Amartya Sen reframed poverty and development as a question of substantive freedoms — what people are actually able to do and to be — rather than income or utility. The capability frame asks a different question of any AI deployment: what does this expand the capability to do, and for whom? An AI tool that automates a banking process may expand the capability of the bank's customers (faster service, thin-file access) or contract it (foreclosed services for those the model excludes). Same tool, different outcomes by design and deployment.

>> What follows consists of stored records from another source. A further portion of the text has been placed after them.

--- config.mk ---
export PLATFORM = sky130hd
export DESIGN_NAME = boot_chip_erase_protocol
export DESIGN_NICKNAME = d
export VERILOG_FILES = /design/src/shared/boot_erase_pkg.sv /design/src/hw/boot_chip_erase_protocol.sv
export VERILOG_INCLUDE_DIRS = /design/src /design/src/shared
export SDC_FILE = /design/constraint.sdc
export NUM_CORES = 1
export LEC_CHECK = 0
export ABC_AREA = 1
export BUFFER_PORTS_ARGS = -buffer_cell sky130_fd_sc_hd__buf_2
export CORE_MARGIN = 4
export CORE_UTILIZATION = 46
export DETAILED_ROUTE_END_ITERATION = 6
export GPL_ROUTABILITY_DRIVEN = 0
export GPL_TIMING_DRIVEN = 1
export PLACE_DENSITY = 0.7
export SETUP_SLACK_MARGIN = 0.02
export SLEW_MARGIN = 30
export SYNTH_ARGS = -nofsm -noshare
export SYNTH_HDL_FRONTEND = slang
export SYNTH_SLANG_ARGS = --single-unit
--- constraint.sdc ---
create_clock -name core_clk -period 1.9 [get_ports core_clk]
set_clock_uncertainty 0.15 [all_clocks]
set_input_delay 0 -clock core_clk [delete_from_list [all_inputs] [get_ports core_clk]]
set_output_delay 0 -clock core_clk [all_outputs]
set_load 0.005 [all_outputs]
--- src/shared/boot_erase_params.svh ---
`ifndef BOOT_ERASE_PARAMS_SVH
`define BOOT_ERASE_PARAMS_SVH
// Command and answer codes
`define CMD_CHIP_ERASE 8'h40
`define CMD_ERASE_ENABLE 8'h54
`define ACK_NORMAL 8'h40
`define ACK_ABNORMAL 8'h41
`define ACK_COMM_ERR 8'h48
`define ACK_ENABLE_COMM_ERR 8'h58
`define NIB_CMD_ERR 4'h1
`define NIB_COMM_ERR 4'h8
`define ACK_ERASE_DONE 8'h4f
`define ACK_ERASE_FAIL 8'h4c
// Password layout
`define PWD_BYTES 4'hc
`define PWD_LAST_IDX 4'hb
`define PWD_TOP_ADDR 32'h3f81ffff
`define PWD_FIRST_ADDR 32'h3f81fff4
// Host-side settle time after a negative erase result
`define ERASE_RECHECK_US 200
`define CLK_MHZ 20
`define ERASE_RECHECK_CYC ((`ERASE_RECHECK_US) * (`CLK_MHZ))
`endif

--- src/shared/boot_erase_pkg.sv ---
package boot_erase_pkg;
  typedef enum logic [2:0] {
    ST_CMD = 3'b000,
    ST_PWD = 3'b001,
    ST_SUM = 3'b010,
    ST_ENA = 3'b011,
    ST_ERASE = 3'b100
  } state_t;
endpackage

| Deployment | Health | Education | Voice | Livelihood | Security | Inclusion |
|---|---|---|---|---|---|---|
| Rural diagnostic AI | + | · | · | + | + | + |
| Indigenous-language agents | · | + | + | · | · | + |
| Banking automation | · | · | − | · | − | − |
| Thin-file credit scoring | · | · | · | + | · | + |
| AI hiring screening | · | · | − | − | · | − |
| Township fintech AI | · | · | · | + | · | + |
| School-tier tutor AI | · | + | · | · | · | + |
| Predictive policing | · | · | − | · | − | − |
| Smallholder yield AI | + | + | · | + | + | + |
| Generative content tooling | · | · | + | · | · | · |
The thesis
The capability lens highlights that innovation can reduce income poverty while leaving capability poverty unchanged — or even expanding it, if the technology degrades the capabilities of marginalised groups. Indigenous-language coverage in AI agents is a capability question, not a feature question. Access to AI-assisted healthcare in rural areas is a capability question, not an infrastructure question. For an MEA-headquartered enterprise, Sen's frame is the most useful single lens for distinguishing AI deployments that genuinely serve from those that merely sell.